Em Os livros e os dias, o escritor argentino Alberto Manguel leva a cabo uma tarefa de duas vias: reler doze livros que, por distintos motivos, marcaram a sua formação como leitor e escritor, e escrever sobre cada um deles, em meio aos fatos da vida privada e ao que acontece no mundo. Organizado em formato de diário, no qual os temas se sobrepõem sem rigor, Os livros e os dias carrega consigo as impressões do tempo presente e as recordações da primeira leitura de cada um dos textos.
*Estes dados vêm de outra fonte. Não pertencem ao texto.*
`src/hw/rtl/ocar_pkg.sv`:
```
// Shared types and constants of the one-counter automaton run block.
`default_nettype none

package ocar_pkg;

  // Item operation codes
  typedef enum logic [1:0] {
    OP_START = 2'd0,
    OP_FEED  = 2'd1,
    OP_WRITE = 2'd2,
    OP_NONE  = 2'd3
  } ocar_op_e;

  // Configuration register indexes
  localparam logic [1:0] CFG_INITIAL_STATE = 2'd0;
  localparam logic [1:0] CFG_FINAL_MASK    = 2'd1;

  // Depth of the command queue between front and back
  localparam int unsigned QUEUE_DEPTH = 2;

  // One stored edge slot (its valid bit lives in flops of its own)
  typedef struct packed {
    logic [7:0]         sym;
    logic [3:0]         target;
    logic signed [7:0]  delta;
    logic               guarded;
    logic signed [15:0] gval;
    logic               at_most;
  } ocar_edge_t;

  // Classified command handed from front to back
  typedef struct packed {
    ocar_op_e   op;
    logic [7:0] symbol;
    logic       wr_ok;
    logic [3:0] row;
    logic [1:0] slot;
    logic       slot_valid;
    ocar_edge_t edge_data;
  } ocar_cmd_t;

  // Queue head as seen by the back end
  typedef struct packed {
    logic      valid;
    ocar_cmd_t cmd;
  } ocar_head_t;

  // One result item
  typedef struct packed {
    logic               accepted;
    logic signed [15:0] counter_value;
    logic               stuck;
    logic               went_negative;
    logic               overflowed;
    logic [3:0]         present_state;
  } ocar_result_t;

endpackage

`default_nettype wire

```
`src/hw/rtl/one_counter_automaton_run.sv`:
```
// Top level of the one-counter automaton run block.
`default_nettype none

// Runs a one-counter automaton over a stream of items: start a word, feed a
// symbol, or write one edge slot of the table. Every item gives exactly one
// result with the acceptance status of the word so far. Items enter a two-entry
// command queue whenever it has room, so input is taken while a result still
// waits on the output. In the back end a start, an edge write or an unused op
// is done in the idle state; a symbol also needs the evaluate state, since the
// present state's edge row is first read from the slot memories into registers
// and then matched, with the counter added and saturated. The edge table's
// valid bits are cleared by reset, so no clearing pass is needed. Configuration
// writes are always ready and must be issued only while the block is idle.
module one_counter_automaton_run #(
  parameter int unsigned NUM_STATES    = 16,
  parameter int unsigned EDGES         = 4,
  parameter int unsigned COUNTER_WIDTH = 16,
  parameter int unsigned SYMBOL_WIDTH  = 8
) (
  input  wire logic               clk_i,
  input  wire logic               rst_ni,
  // Input items
  input  wire logic               in_valid_i,
  output logic                    in_stall_o,
  input  wire logic [1:0]         op_i,
  input  wire logic [7:0]         symbol_i,
  input  wire logic [3:0]         edge_state_i,
  input  wire logic [1:0]         edge_slot_i,
  input  wire logic               edge_valid_i,
  input  wire logic [3:0]         edge_target_i,
  input  wire logic signed [7:0]  edge_delta_i,
  input  wire logic               edge_guarded_i,
  input  wire logic signed [15:0] guard_value_i,
  input  wire logic               guard_at_most_i,
  // Result items
  output logic                    out_valid_o,
  input  wire logic               out_stall_i,
  output logic                    accepted_o,
  output logic signed [15:0]      counter_value_o,
  output logic                    stuck_o,
  output logic                    went_negative_o,
  output logic                    overflowed_o,
  output logic [3:0]              present_state_o,
  // Configuration writes
  input  wire logic               cfg_valid_i,
  output logic                    cfg_ready_o,
  input  wire logic [1:0]         cfg_index_i,
  input  wire logic [15:0]        cfg_data_i
);

  logic                   push;
  logic                   full;
  logic                   pop;
  ocar_pkg::ocar_cmd_t    cmd;
  ocar_pkg::ocar_head_t   head;
  ocar_pkg::ocar_result_t result;

  assign cfg_ready_o = 1'b1;

  ocar_front #(
    .NUM_STATES   (NUM_STATES),
    .EDGES        (EDGES),
    .SYMBOL_WIDTH (SYMBOL_WIDTH)
  ) u_front (
    .in_valid_i      (in_valid_i),
    .in_stall_o      (in_stall_o),
    .op_i            (op_i),
    .symbol_i        (symbol_i),
    .edge_state_i    (edge_state_i),
    .edge_slot_i     (edge_slot_i),
    .edge_valid_i    (edge_valid_i),
    .edge_target_i   (edge_target_i),
    .edge_delta_i    (edge_delta_i),
    .edge_guarded_i  (edge_guarded_i),
    .guard_value_i   (guard_value_i),
    .guard_at_most_i (guard_at_most_i),
    .full_i          (full),
    .push_o          (push),
    .cmd_o           (cmd)
  );

  ocar_queue u_queue (
    .clk_i  (clk_i),
    .rst_ni (rst_ni),
    .push_i (push),
    .cmd_i  (cmd),
    .full_o (full),
    .pop_i  (pop),
    .head_o (head)
  );

  ocar_back #(
    .NUM_STATES    (NUM_STATES),
    .EDGES         (EDGES),
    .COUNTER_WIDTH (COUNTER_WIDTH)
  ) u_back (
    .clk_i       (clk_i),
    .rst_ni      (rst_ni),
    .head_i      (head),
    .pop_o       (pop),
    .cfg_valid_i (cfg_valid_i),
    .cfg_index_i (cfg_index_i),
    .cfg_data_i  (cfg_data_i),
    .out_valid_o (out_valid_o),
    .out_stall_i (out_stall_i),
    .result_o    (result)
  );

  assign accepted_o      = result.accepted;
  assign counter_value_o = result.counter_value;
  assign stuck_o         = result.stuck;
  assign went_negative_o = result.went_negative;
  assign overflowed_o    = result.overflowed;
  assign present_state_o = result.present_state;

endmodule

`default_nettype wire

```
`src/hw/rtl/ocar_front.sv`:
```
// Front end: accepts input items and classifies them into commands.
`default_nettype none

module ocar_front #(
  parameter int unsigned NUM_STATES   = 16,
  parameter int unsigned EDGES        = 4,
  parameter int unsigned SYMBOL_WIDTH = 8
) (
  input  wire logic               in_valid_i,
  output logic                    in_stall_o,
  input  wire logic [1:0]         op_i,
  input  wire logic [7:0]         symbol_i,
  input  wire logic [3:0]         edge_state_i,
  input  wire logic [1:0]         edge_slot_i,
  input  wire logic               edge_valid_i,
  input  wire logic [3:0]         edge_target_i,
  input  wire logic signed [7:0]  edge_delta_i,
  input  wire logic               edge_guarded_i,
  input  wire logic signed [15:0] guard_value_i,
  input  wire logic               guard_at_most_i,
  input  wire logic               full_i,
  output logic                    push_o,
  output ocar_pkg::ocar_cmd_t     cmd_o
);

  // Symbols keep only their low SYMBOL_WIDTH bits (the port carries 8)
  localparam int unsigned SymW    = (SYMBOL_WIDTH < 8) ? SYMBOL_WIDTH : 8;
  localparam logic [7:0]  SymMask = 8'((64'd1 << SymW) - 64'd1);

  logic [7:0] sym_masked;

  assign sym_masked = symbol_i & SymMask;

  // Transaction handshake: take an item whenever the queue has room
  assign in_stall_o = full_i;
  assign push_o     = in_valid_i && !full_i;

  // Classify the item
  always_comb begin
    cmd_o                    = '0;
    cmd_o.op                 = ocar_pkg::ocar_op_e'(op_i);
    cmd_o.symbol             = sym_masked;
    cmd_o.wr_ok              = (32'(edge_state_i) < NUM_STATES) && (32'(edge_slot_i) < EDGES);
    cmd_o.row                = edge_state_i;
    cmd_o.slot               = edge_slot_i;
    cmd_o.slot_valid         = edge_valid_i;
    cmd_o.edge_data.sym      = sym_masked;
    cmd_o.edge_data.target   = edge_target_i;
    cmd_o.edge_data.delta    = edge_delta_i;
    cmd_o.edge_data.guarded  = edge_guarded_i;
    cmd_o.edge_data.gval     = guard_value_i;
    cmd_o.edge_data.at_most  = guard_at_most_i;
  end

endmodule

`default_nettype wire

```
`src/hw/rtl/ocar_queue.sv`:
```
// Short command queue decoupling the front end from the back end.
`default_nettype none

module ocar_queue (
  input  wire logic                 clk_i,
  input  wire logic                 rst_ni,
  input  wire logic                 push_i,
  input  wire ocar_pkg::ocar_cmd_t  cmd_i,
  output logic                      full_o,
  input  wire logic                 pop_i,
  output ocar_pkg::ocar_head_t      head_o
);

  localparam int unsigned Depth = ocar_pkg::QUEUE_DEPTH;
  localparam int unsigned PtrW  = (Depth > 1) ? $clog2(Depth) : 1;
  localparam int unsigned CntW  = $clog2(Depth + 1);

  ocar_pkg::ocar_cmd_t entry_q [Depth];
  logic [PtrW-1:0]     wr_ptr_q;
  logic [PtrW-1:0]     rd_ptr_q;
  logic [CntW-1:0]     count_q;

  assign full_o       = (32'(count_q) == Depth);
  assign head_o.valid = (count_q != '0);
  assign head_o.cmd   = entry_q[rd_ptr_q];

  // Payload storage
  always_ff @(posedge clk_i) begin
    if (push_i) begin
      entry_q[wr_ptr_q] <= cmd_i;
    end
  end

  // Pointers and fill count
  always_ff @(posedge clk_i or negedge rst_ni) begin
    if (!rst_ni) begin
      wr_ptr_q <= '0;
      rd_ptr_q <= '0;
      count_q  <= '0;
    end else begin
      if (push_i) begin
        wr_ptr_q <= (32'(wr_ptr_q) == Depth - 1) ? '0 : wr_ptr_q + 1'b1;
      end
      if (pop_i) begin
        rd_ptr_q <= (32'(rd_ptr_q) == Depth - 1) ? '0 : rd_ptr_q + 1'b1;
      end
      if (push_i && !pop_i) begin
        count_q <= count_q + 1'b1;
      end else if (pop_i && !push_i) begin
        count_q <= count_q - 1'b1;
      end
    end
  end

`ifndef SYNTH
  a_no_overfill: assert property (@(posedge clk_i) disable iff (!rst_ni)
    32'(count_q) <= Depth)
    else $error("command queue holds more than its depth");

  a_no_pop_empty: assert property (@(posedge clk_i) disable iff (!rst_ni)
    pop_i |-> (count_q != '0))
    else $error("command popped from empty queue");
`endif

endmodule

`default_nettype wire

```
`src/hw/rtl/ocar_back.sv`:
```
// Back end: edge table, automaton state, counter update and result register.
`default_nettype none

module ocar_back #(
  parameter int unsigned NUM_STATES    = 16,
  parameter int unsigned EDGES         = 4,
  parameter int unsigned COUNTER_WIDTH = 16
) (
  input  wire logic                 clk_i,
  input  wire logic                 rst_ni,
  input  wire ocar_pkg::ocar_head_t head_i,
  output logic                      pop_o,
  input  wire logic                 cfg_valid_i,
  input  wire logic [1:0]           cfg_index_i,
  input  wire logic [15:0]          cfg_data_i,
  output logic                      out_valid_o,
  input  wire logic                 out_stall_i,
  output ocar_pkg::ocar_result_t    result_o
);

  // States are 4 bits wide and slots 2 bits wide, so only these rows and lanes exist
  localparam int unsigned Rows  = (NUM_STATES < 16) ? NUM_STATES : 16;
  localparam int unsigned RowW  = $clog2(Rows);
  localparam int unsigned Lanes = (EDGES < 4) ? EDGES : 4;
  localparam int unsigned LaneW = (Lanes > 1) ? $clog2(Lanes) : 1;
  localparam int unsigned CW    = COUNTER_WIDTH;
  localparam int unsigned WideW = (CW > 16) ? CW : 16;
  localparam int unsigned SumW  = ((CW > 8) ? CW : 8) + 1;

  localparam logic signed [CW-1:0] CntMax = {1'b0, {(CW-1){1'b1}}};
  localparam logic signed [CW-1:0] CntMin = {1'b1, {(CW-1){1'b0}}};

  typedef enum logic {
    ST_IDLE,
    ST_EVAL
  } fsm_e;

  fsm_e                   fsm_q, fsm_d;
  logic [3:0]             state_q, state_d;
  logic signed [CW-1:0]   cnt_q, cnt_d;
  logic                   stuck_q, stuck_d;
  logic                   neg_q, neg_d;
  logic                   ovf_q, ovf_d;
  logic [3:0]             init_q;
  logic [15:0]            mask_q;
  logic [7:0]             feed_sym_q;
  logic                   row_ok_q;
  logic                   out_valid_q;
  ocar_pkg::ocar_result_t res_q, res_d;
  logic                   res_load;
  logic                   out_free;
  logic                   rd_en;
  logic                   wr_en;
  logic [RowW-1:0]        rd_row;
  logic [RowW-1:0]        wr_row;
  logic                   row_ok;

  logic [Lanes-1:0]       valid_q [Rows];
  ocar_pkg::ocar_edge_t   lane_rd [Lanes];
  logic [Lanes-1:0]       lane_vld;
  logic [Lanes-1:0]       hit;
  logic [LaneW-1:0]       sel;
  ocar_pkg::ocar_edge_t   sel_edge;
  logic signed [SumW-1:0] sum;
  logic signed [CW-1:0]   sat_cnt;
  logic                   sat_ovf;

  assign out_free = !out_valid_q || !out_stall_i;
  assign rd_row   = state_q[RowW-1:0];
  assign row_ok   = (32'(state_q) < Rows);
  assign wr_row   = head_i.cmd.row[RowW-1:0];

  // Guard of one slot against the present counter
  function automatic logic guard_ok(ocar_pkg::ocar_edge_t e, logic signed [CW-1:0] c);
    logic signed [WideW-1:0] cw;
    logic signed [WideW-1:0] gw;
    cw = WideW'(c);
    gw = WideW'($signed(e.gval));
    return !e.guarded || (e.at_most ? (cw <= gw) : (cw > gw));
  endfunction

  // Edge table: one memory lane per slot, one row per source state
  for (genvar l = 0; l < Lanes; l++) begin : g_lane
    ocar_pkg::ocar_edge_t lane_mem [Rows];
    ocar_pkg::ocar_edge_t rd_q;
    logic                 vrd_q;

    always_ff @(posedge clk_i) begin
      if (wr_en && (head_i.cmd.slot == 2'(l))) begin
        lane_mem[wr_row] <= head_i.cmd.edge_data;
      end
      if (rd_en) begin
        rd_q  <= lane_mem[rd_row];
        vrd_q <= valid_q[rd_row][l];
      end
    end

    assign lane_rd[l]  = rd_q;
    assign lane_vld[l] = vrd_q;
  end

  // Slot valid bits, cleared by reset
  always_ff @(posedge clk_i or negedge rst_ni) begin
    if (!rst_ni) begin
      valid_q <= '{default: '0};
    end else if (wr_en) begin
      for (int l = 0; l < Lanes; l++) begin
        if (head_i.cmd.slot == 2'(l)) begin
          valid_q[wr_row][l] <= head_i.cmd.slot_valid;
        end
      end
    end
  end

  // Match every slot of the row, lowest matching slot wins
  always_comb begin
    for (int l = 0; l < Lanes; l++) begin
      hit[l] = row_ok_q && lane_vld[l] && (lane_rd[l].sym == feed_sym_q) &&
               guard_ok(lane_rd[l], cnt_q);
    end
    sel = '0;
    for (int l = Lanes - 1; l >= 0; l--) begin
      if (hit[l]) begin
        sel = LaneW'(l);
      end
    end
    sel_edge = lane_rd[sel];
  end

  // Counter update with saturation
  always_comb begin
    sum     = SumW'(cnt_q) + SumW'($signed(sel_edge.delta));
    sat_ovf = 1'b1;
    if (sum > SumW'(CntMax)) begin
      sat_cnt = CntMax;
    end else if (sum < SumW'(CntMin)) begin
      sat_cnt = CntMin;
    end else begin
      sat_cnt = CW'(sum);
      sat_ovf = 1'b0;
    end
  end

  // Command sequencing and next automaton status
  always_comb begin
    fsm_d    = fsm_q;
    state_d  = state_q;
    cnt_d    = cnt_q;
    stuck_d  = stuck_q;
    neg_d    = neg_q;
    ovf_d    = ovf_q;
    pop_o    = 1'b0;
    rd_en    = 1'b0;
    wr_en    = 1'b0;
    res_load = 1'b0;
    unique case (fsm_q)
      ST_IDLE: begin
        if (head_i.valid && (out_free || head_i.cmd.op == ocar_pkg::OP_FEED)) begin
          pop_o = 1'b1;
          unique case (head_i.cmd.op)
            ocar_pkg::OP_START: begin
              state_d  = init_q;
              cnt_d    = '0;
              stuck_d  = 1'b0;
              neg_d    = 1'b0;
              ovf_d    = 1'b0;
              res_load = 1'b1;
            end
            ocar_pkg::OP_FEED: begin
              rd_en = 1'b1;
              fsm_d = ST_EVAL;
            end
            ocar_pkg::OP_WRITE: begin
              wr_en    = head_i.cmd.wr_ok;
              res_load = 1'b1;
            end
            default: begin
              res_load = 1'b1;
            end
          endcase
        end
      end
      ST_EVAL: begin
        if (out_free) begin
          res_load = 1'b1;
          fsm_d    = ST_IDLE;
          if (!stuck_q) begin
            if (hit != '0) begin
              state_d = sel_edge.target;
              cnt_d   = sat_cnt;
              ovf_d   = ovf_q || sat_ovf;
              neg_d   = neg_q || sat_cnt[CW-1];
            end else begin
              stuck_d = 1'b1;
            end
          end
        end
      end
      default: begin
        fsm_d = ST_IDLE;
      end
    endcase
  end

  // Result built from the updated status
  always_comb begin
    logic signed [WideW-1:0] cnt_ext;
    cnt_ext              = WideW'(cnt_d);
    res_d.accepted       = (cnt_d == '0) && !neg_d && !stuck_d && mask_q[state_d];
    res_d.counter_value  = cnt_ext[15:0];
    res_d.stuck          = stuck_d;
    res_d.went_negative  = neg_d;
    res_d.overflowed     = ovf_d;
    res_d.present_state  = state_d;
  end

  // State machine, status and result register
  always_ff @(posedge clk_i or negedge rst_ni) begin
    if (!rst_ni) begin
      fsm_q       <= ST_IDLE;
      state_q     <= '0;
      cnt_q       <= '0;
      stuck_q     <= 1'b0;
      neg_q       <= 1'b0;
      ovf_q       <= 1'b0;
      init_q      <= '0;
      mask_q      <= '0;
      out_valid_q <= 1'b0;
      row_ok_q    <= 1'b0;
      feed_sym_q  <= '0;
      res_q       <= '0;
    end else begin
      fsm_q   <= fsm_d;
      state_q <= state_d;
      cnt_q   <= cnt_d;
      stuck_q <= stuck_d;
      neg_q   <= neg_d;
      ovf_q   <= ovf_d;
      if (rd_en) begin
        row_ok_q   <= row_ok;
        feed_sym_q <= head_i.cmd.symbol;
      end
      if (res_load) begin
        res_q       <= res_d;
        out_valid_q <= 1'b1;
      end else if (!out_stall_i) begin
        out_valid_q <= 1'b0;
      end
      if (cfg_valid_i) begin
        unique case (cfg_index_i)
          ocar_pkg::CFG_INITIAL_STATE: init_q <= cfg_data_i[3:0];
          ocar_pkg::CFG_FINAL_MASK:    mask_q <= cfg_data_i;
          default: ;
        endcase
      end
    end
  end

  assign out_valid_o = out_valid_q;
  assign result_o    = res_q;

`ifndef SYNTH
  a_stuck_from_eval: assert property (@(posedge clk_i) disable iff (!rst_ni)
    $rose(stuck_q) |-> $past(fsm_q == ST_EVAL))
    else $error("stuck flag set outside symbol evaluation");

  a_frozen_counter: assert property (@(posedge clk_i) disable iff (!rst_ni)
    (stuck_q && !(pop_o && head_i.cmd.op == ocar_pkg::OP_START)) |=> $stable(cnt_q))
    else $error("counter moved while word is stuck");

  a_eval_entry: assert property (@(posedge clk_i) disable iff (!rst_ni)
    (fsm_q == ST_EVAL) |-> ($past(fsm_q == ST_EVAL) ||
                            $past(pop_o && head_i.cmd.op == ocar_pkg::OP_FEED)))
    else $error("evaluation entered without a symbol command");
`endif

endmodule

`default_nettype wire
```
Para Manguel, que seleciona romances de autores como Bioy Casares, Machado de Assis e Cervantes, o momento prévio à leitura de um livro é como o estado de um universo em suspensão, prestes a anunciar as suas chances de existência. “Os cientistas imaginam que, antes de o universo passar a existir, ele se manteve num estado de potencialidade, com o tempo e o espaço em suspensão – “numa névoa de possibilidades”, como definiu um comentarista – até o Big Bang. Essa existência latente não deveria surpreender os leitores, pois para nós cada livro existe numa condição análogo ao sonho até que as mãos que o abrem e os olhos que o percorrem agitam as palavras e as despertam. As páginas que se seguem são minhas tentativas de registrar alguns desses momentos de despertar”.
A leitura que se posiciona entre duas épocas não se restringe, em Manguel, a Os livros e os dias: está presente em outras publicações e também em um acontecimento recente da sua vida. Entre 1964 e 1968, o jovem Alberto Manguel caminhava três vezes por semana até uma casa rua Maipú, em Buenos Aires, com o objetivo de ler em voz alta para um certo Jorge Luis Borges, cuja visão já estava muito prejudicada. Em 2016, mais de cinquenta anos depois, o escritor assumirá a direção da Biblioteca Nacional da Argentina – posto já ocupado pelo próprio Borges.